Find every line of the data below that has "slot" in it. Reply with the number only.
-.-.-
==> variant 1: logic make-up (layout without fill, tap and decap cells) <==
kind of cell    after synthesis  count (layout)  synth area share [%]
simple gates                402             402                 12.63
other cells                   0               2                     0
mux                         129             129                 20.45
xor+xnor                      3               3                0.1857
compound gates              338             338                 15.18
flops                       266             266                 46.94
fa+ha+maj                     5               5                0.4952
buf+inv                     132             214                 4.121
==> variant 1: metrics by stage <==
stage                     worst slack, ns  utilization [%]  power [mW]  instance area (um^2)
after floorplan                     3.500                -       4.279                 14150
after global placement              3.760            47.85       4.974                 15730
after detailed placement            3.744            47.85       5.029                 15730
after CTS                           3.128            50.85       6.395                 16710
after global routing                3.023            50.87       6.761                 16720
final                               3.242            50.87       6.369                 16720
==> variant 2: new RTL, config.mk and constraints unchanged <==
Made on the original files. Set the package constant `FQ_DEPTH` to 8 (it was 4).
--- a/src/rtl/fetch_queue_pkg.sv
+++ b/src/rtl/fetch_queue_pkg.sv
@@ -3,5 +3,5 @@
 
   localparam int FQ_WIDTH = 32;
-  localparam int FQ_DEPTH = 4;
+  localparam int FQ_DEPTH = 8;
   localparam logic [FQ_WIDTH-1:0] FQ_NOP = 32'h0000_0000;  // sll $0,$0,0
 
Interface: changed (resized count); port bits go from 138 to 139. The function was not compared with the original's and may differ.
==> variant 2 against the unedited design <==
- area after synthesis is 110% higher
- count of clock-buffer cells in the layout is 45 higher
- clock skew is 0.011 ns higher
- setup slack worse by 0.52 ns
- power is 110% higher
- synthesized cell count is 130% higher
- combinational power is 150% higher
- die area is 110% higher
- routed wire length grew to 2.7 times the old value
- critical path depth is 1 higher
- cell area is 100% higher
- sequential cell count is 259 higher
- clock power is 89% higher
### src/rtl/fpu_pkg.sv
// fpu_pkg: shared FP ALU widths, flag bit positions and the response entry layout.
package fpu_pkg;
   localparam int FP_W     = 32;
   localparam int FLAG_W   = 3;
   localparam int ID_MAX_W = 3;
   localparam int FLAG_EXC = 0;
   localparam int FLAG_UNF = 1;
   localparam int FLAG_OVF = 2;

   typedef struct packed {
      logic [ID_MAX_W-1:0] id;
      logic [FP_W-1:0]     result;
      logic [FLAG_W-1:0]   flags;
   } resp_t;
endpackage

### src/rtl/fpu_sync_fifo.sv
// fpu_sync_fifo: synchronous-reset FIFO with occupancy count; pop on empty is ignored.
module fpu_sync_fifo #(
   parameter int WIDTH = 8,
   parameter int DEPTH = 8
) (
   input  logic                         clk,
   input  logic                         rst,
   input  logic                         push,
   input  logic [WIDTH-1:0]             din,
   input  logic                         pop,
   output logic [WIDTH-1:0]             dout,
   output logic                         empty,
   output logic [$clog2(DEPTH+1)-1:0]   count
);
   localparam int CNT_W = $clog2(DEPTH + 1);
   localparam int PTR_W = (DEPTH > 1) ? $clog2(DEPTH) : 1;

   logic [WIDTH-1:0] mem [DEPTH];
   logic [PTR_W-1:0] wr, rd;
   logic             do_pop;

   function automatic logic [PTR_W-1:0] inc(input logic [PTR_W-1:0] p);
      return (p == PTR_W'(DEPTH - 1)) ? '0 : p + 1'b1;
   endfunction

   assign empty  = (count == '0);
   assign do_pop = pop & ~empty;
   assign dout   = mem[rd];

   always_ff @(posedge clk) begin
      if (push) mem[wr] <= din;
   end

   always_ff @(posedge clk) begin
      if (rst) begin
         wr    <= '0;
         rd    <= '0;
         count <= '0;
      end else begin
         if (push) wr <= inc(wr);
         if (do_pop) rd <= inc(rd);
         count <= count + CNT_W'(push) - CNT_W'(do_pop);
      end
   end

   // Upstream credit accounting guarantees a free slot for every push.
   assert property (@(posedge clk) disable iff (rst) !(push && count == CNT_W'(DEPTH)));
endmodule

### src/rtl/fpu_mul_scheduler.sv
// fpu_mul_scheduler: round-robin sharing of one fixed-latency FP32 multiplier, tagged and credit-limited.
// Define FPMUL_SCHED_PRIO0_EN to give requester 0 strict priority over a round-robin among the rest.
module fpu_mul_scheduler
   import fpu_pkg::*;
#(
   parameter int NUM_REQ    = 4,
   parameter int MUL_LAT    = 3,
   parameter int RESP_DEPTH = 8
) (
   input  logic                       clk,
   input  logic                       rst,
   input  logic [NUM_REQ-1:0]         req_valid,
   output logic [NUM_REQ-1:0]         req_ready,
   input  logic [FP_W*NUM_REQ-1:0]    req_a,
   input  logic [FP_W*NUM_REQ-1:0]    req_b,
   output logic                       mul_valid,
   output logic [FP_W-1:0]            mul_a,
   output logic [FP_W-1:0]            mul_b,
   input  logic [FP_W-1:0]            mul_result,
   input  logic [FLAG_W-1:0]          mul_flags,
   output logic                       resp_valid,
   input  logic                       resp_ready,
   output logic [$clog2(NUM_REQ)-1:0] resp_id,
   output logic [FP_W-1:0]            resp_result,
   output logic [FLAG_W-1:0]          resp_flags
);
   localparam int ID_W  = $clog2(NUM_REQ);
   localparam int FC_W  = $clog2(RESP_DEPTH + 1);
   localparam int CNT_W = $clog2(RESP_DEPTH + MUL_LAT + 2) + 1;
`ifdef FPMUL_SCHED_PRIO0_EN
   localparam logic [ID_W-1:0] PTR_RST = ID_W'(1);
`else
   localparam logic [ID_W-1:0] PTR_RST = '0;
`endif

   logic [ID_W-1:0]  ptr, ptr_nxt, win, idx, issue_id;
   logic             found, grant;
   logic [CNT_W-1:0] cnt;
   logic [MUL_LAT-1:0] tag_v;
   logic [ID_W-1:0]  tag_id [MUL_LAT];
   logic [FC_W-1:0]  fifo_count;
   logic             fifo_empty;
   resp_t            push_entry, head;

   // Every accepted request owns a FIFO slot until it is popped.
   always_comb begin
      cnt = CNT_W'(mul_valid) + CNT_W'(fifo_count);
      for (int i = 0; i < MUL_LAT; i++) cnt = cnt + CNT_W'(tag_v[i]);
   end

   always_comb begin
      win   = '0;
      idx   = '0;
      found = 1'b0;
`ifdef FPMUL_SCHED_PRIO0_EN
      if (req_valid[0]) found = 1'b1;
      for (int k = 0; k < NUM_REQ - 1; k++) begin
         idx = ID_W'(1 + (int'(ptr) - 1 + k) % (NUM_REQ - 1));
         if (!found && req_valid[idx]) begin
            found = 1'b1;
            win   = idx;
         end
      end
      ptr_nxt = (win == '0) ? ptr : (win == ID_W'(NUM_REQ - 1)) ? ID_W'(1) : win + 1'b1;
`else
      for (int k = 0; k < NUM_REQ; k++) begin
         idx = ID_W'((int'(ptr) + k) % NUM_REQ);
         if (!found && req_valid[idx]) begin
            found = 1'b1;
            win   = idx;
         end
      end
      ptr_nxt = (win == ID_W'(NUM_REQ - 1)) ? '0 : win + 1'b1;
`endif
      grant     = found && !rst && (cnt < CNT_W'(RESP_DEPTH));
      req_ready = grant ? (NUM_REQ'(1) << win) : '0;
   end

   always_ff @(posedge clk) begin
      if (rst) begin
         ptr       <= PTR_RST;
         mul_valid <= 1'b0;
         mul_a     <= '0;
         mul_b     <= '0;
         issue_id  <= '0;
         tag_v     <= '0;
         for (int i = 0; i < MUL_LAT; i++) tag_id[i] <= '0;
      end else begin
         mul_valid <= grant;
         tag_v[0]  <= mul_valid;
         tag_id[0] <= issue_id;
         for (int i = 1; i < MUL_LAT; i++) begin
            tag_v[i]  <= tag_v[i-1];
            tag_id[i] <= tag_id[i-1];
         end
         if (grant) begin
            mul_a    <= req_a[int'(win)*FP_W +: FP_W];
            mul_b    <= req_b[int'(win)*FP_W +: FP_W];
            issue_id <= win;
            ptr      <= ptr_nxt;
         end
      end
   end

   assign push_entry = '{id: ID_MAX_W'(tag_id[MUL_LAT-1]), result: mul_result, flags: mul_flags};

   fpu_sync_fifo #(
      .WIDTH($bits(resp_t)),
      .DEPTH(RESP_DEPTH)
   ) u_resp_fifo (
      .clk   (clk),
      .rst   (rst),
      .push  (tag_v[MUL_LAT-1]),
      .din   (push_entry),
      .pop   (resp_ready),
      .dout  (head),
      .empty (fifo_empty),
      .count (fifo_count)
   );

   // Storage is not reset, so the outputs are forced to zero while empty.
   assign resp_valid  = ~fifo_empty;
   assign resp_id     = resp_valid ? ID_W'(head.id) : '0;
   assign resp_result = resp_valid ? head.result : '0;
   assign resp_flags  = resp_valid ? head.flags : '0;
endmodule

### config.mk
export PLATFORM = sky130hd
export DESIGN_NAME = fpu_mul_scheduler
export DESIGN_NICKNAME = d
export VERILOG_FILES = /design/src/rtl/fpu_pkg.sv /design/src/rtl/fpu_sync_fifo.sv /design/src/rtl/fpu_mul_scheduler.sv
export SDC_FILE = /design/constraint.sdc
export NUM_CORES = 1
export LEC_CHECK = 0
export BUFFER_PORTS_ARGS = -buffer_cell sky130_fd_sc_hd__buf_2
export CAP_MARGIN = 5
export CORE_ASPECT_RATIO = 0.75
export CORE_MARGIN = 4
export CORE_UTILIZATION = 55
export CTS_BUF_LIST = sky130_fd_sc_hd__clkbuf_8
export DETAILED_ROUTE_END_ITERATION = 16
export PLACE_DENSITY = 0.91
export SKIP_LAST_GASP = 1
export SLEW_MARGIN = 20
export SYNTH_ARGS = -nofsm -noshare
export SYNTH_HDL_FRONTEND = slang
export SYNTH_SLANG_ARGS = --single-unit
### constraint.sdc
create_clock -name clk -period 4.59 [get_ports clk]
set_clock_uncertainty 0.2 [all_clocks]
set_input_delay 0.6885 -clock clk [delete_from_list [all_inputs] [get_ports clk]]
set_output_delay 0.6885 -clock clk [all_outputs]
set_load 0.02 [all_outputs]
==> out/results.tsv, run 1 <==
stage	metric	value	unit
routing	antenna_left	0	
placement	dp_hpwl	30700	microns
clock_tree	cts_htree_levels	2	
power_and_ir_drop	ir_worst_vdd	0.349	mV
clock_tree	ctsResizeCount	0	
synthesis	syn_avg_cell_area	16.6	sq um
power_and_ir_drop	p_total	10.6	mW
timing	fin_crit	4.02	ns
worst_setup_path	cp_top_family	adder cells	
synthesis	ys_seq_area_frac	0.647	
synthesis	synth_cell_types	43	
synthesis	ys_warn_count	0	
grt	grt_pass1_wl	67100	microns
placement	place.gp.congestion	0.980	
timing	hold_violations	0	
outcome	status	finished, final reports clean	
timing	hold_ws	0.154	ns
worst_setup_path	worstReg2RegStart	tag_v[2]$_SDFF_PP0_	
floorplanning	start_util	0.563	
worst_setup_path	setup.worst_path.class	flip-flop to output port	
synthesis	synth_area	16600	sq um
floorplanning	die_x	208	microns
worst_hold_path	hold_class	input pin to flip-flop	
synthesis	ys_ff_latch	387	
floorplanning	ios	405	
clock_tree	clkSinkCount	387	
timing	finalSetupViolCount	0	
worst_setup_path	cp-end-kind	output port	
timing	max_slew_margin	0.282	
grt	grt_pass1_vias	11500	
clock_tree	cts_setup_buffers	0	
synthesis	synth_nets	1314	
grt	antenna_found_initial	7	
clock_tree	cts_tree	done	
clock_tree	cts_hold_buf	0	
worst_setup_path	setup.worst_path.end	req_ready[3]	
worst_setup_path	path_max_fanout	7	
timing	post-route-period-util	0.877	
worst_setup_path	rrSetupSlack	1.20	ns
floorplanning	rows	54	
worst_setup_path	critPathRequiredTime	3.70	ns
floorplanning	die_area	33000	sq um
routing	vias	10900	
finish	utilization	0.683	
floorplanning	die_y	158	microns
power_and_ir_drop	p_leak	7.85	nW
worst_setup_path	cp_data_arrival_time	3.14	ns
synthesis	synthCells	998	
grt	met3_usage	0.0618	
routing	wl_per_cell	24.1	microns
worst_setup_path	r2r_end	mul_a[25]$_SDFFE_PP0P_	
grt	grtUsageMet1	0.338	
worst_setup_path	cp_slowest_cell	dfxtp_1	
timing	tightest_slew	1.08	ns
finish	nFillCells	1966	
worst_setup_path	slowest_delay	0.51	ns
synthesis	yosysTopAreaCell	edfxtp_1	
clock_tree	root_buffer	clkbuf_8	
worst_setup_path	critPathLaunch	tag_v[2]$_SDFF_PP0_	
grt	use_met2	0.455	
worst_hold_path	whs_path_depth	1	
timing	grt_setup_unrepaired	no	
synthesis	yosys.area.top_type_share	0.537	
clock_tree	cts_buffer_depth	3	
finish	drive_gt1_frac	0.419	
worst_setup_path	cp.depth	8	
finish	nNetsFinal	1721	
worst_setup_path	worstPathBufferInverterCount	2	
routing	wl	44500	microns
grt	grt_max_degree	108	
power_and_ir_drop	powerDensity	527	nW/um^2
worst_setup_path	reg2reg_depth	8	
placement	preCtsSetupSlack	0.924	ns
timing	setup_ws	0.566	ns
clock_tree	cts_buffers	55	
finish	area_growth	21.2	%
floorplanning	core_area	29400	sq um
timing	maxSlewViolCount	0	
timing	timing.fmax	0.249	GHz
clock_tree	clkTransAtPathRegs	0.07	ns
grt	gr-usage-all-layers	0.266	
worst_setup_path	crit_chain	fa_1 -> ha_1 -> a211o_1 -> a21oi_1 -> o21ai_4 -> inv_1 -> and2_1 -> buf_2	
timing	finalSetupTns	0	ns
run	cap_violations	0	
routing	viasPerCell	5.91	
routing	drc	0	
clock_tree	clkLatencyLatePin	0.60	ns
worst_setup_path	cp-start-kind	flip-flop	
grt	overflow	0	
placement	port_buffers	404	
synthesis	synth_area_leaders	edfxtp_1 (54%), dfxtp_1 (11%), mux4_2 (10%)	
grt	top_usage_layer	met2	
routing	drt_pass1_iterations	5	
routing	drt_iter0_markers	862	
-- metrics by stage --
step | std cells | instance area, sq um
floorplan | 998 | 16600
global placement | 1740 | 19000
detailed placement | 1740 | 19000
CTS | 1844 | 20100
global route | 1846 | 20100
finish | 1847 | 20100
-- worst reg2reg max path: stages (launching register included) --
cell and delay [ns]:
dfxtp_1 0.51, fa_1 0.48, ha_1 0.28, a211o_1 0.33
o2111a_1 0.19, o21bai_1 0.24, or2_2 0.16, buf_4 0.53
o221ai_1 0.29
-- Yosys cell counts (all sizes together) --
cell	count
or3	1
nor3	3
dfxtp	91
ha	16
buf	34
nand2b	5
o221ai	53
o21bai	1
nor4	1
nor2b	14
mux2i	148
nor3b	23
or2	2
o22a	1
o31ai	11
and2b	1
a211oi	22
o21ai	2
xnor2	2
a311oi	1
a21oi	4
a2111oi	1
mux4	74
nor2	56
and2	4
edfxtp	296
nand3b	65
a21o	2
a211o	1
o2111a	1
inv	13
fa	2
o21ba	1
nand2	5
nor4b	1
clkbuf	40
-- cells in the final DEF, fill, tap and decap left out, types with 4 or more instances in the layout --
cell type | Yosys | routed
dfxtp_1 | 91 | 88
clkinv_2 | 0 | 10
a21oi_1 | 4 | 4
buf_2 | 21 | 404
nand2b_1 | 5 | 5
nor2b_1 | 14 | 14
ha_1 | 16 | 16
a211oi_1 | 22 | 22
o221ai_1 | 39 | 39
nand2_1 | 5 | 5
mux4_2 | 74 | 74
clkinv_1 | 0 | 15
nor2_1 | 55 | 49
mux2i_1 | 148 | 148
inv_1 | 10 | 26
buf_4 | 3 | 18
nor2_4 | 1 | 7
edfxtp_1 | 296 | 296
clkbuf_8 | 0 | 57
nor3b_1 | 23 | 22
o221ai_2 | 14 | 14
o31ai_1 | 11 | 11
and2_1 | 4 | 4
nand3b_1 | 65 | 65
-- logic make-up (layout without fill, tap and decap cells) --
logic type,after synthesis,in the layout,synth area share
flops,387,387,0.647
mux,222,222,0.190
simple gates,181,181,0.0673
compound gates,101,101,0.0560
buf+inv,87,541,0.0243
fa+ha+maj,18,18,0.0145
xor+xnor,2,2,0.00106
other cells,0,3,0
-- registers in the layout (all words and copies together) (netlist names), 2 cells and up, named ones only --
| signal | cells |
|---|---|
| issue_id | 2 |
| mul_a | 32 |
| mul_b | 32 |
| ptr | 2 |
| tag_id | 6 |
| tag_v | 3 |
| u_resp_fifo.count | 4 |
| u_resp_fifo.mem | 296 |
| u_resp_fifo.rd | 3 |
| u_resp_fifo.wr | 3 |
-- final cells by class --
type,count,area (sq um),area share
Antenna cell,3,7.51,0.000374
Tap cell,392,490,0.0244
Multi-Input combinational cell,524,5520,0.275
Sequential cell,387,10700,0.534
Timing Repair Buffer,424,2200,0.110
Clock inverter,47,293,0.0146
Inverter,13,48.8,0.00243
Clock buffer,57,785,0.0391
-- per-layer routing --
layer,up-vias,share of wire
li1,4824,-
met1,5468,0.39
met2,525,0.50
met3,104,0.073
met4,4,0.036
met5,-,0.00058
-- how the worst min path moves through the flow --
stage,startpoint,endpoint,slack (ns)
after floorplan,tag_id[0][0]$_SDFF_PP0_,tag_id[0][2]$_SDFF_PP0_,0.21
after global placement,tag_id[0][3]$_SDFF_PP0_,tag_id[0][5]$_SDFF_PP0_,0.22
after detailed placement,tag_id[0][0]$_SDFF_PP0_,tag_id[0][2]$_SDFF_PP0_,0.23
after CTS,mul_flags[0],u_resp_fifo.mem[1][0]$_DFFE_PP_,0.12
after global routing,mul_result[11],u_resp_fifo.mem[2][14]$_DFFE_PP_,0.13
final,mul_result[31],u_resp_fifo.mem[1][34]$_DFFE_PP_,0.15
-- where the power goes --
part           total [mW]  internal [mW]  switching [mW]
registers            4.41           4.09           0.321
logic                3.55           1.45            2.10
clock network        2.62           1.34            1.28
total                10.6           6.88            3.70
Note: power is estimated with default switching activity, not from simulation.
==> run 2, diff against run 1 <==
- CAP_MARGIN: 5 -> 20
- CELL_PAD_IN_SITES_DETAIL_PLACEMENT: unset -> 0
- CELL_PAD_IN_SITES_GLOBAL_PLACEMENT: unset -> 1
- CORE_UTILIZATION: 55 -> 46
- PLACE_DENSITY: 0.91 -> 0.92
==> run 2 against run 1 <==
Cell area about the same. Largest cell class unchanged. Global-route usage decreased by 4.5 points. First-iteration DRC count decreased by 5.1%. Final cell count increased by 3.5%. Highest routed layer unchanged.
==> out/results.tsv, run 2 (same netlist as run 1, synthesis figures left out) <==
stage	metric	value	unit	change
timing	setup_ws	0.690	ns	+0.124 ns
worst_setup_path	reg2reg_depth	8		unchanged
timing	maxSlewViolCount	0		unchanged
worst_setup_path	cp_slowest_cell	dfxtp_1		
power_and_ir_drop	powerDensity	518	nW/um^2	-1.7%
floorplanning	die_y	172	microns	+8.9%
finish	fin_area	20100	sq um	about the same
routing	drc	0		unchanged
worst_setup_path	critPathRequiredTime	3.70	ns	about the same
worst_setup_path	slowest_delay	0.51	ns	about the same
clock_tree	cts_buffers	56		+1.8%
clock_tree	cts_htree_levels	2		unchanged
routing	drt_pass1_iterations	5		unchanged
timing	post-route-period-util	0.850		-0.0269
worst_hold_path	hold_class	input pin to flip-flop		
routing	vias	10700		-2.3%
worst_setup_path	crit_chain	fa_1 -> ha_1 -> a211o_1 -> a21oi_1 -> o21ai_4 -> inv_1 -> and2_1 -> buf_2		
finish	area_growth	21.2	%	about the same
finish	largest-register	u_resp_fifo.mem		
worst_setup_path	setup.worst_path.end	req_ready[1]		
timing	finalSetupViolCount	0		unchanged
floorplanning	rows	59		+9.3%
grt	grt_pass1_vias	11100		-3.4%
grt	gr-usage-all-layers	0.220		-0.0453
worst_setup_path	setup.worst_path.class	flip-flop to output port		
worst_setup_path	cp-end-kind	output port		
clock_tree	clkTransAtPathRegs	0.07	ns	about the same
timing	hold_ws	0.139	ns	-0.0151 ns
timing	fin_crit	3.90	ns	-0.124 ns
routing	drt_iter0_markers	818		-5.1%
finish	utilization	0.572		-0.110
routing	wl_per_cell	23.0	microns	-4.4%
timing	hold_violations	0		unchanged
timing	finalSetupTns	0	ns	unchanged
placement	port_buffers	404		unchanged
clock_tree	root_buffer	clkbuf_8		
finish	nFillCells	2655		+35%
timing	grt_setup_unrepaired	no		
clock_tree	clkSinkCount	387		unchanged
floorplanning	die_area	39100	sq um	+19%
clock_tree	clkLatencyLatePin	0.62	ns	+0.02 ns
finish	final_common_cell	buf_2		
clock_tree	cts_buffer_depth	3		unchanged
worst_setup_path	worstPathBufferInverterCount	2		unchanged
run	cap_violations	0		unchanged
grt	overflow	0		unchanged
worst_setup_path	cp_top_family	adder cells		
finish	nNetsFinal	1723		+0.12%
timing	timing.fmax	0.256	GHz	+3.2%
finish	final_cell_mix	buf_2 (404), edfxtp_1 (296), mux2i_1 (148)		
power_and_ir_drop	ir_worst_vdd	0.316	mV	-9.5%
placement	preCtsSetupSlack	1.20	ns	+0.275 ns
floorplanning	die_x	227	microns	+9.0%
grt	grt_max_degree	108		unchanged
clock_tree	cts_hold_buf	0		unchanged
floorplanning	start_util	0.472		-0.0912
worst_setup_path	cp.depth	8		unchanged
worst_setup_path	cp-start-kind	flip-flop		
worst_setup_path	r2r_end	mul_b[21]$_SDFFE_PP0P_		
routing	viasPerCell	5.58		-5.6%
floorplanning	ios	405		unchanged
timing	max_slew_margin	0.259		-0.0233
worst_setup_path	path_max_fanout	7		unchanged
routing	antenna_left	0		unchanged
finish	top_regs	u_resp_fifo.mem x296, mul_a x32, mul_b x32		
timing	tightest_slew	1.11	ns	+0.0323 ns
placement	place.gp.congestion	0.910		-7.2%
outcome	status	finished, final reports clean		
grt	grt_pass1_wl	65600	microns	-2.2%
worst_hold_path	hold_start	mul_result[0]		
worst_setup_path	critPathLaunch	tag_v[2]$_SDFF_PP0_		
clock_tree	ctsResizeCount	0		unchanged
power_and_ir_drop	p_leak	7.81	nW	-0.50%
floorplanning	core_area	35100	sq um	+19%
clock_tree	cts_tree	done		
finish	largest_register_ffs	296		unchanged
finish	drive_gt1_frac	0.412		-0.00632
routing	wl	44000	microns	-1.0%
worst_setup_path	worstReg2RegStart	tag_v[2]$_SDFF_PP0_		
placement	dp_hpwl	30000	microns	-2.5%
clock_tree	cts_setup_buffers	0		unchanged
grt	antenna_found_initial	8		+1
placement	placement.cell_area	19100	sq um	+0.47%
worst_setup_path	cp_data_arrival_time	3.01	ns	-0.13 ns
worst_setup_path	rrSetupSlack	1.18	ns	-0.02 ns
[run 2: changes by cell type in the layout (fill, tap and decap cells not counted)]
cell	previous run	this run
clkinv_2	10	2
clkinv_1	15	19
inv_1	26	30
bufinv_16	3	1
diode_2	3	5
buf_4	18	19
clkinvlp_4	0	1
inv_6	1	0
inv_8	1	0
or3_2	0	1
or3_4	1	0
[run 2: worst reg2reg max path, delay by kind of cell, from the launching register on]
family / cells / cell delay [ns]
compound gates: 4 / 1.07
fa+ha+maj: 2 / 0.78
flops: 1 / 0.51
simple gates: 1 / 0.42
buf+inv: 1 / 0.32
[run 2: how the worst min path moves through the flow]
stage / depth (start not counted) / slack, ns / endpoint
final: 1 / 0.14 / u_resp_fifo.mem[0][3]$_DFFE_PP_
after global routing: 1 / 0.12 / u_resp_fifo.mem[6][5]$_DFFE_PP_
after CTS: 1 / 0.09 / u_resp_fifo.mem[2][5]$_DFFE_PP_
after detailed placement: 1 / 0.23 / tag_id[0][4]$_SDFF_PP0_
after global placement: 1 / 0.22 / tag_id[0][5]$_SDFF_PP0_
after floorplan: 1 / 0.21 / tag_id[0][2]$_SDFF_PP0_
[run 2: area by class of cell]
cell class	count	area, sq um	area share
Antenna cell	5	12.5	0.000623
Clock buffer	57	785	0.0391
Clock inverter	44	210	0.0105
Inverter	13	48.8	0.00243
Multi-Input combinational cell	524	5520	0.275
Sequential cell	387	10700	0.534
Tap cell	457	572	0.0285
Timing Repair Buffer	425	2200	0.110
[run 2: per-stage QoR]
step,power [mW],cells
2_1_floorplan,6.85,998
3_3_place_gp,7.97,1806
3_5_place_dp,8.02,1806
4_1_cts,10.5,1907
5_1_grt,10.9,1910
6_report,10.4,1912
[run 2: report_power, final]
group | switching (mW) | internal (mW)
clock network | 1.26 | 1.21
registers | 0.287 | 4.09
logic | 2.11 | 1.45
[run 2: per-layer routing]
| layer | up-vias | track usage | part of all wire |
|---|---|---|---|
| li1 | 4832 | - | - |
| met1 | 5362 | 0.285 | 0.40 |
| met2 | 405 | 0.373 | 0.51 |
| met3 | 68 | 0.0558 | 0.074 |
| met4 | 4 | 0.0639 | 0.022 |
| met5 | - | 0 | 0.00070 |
-.-.-
Solution
2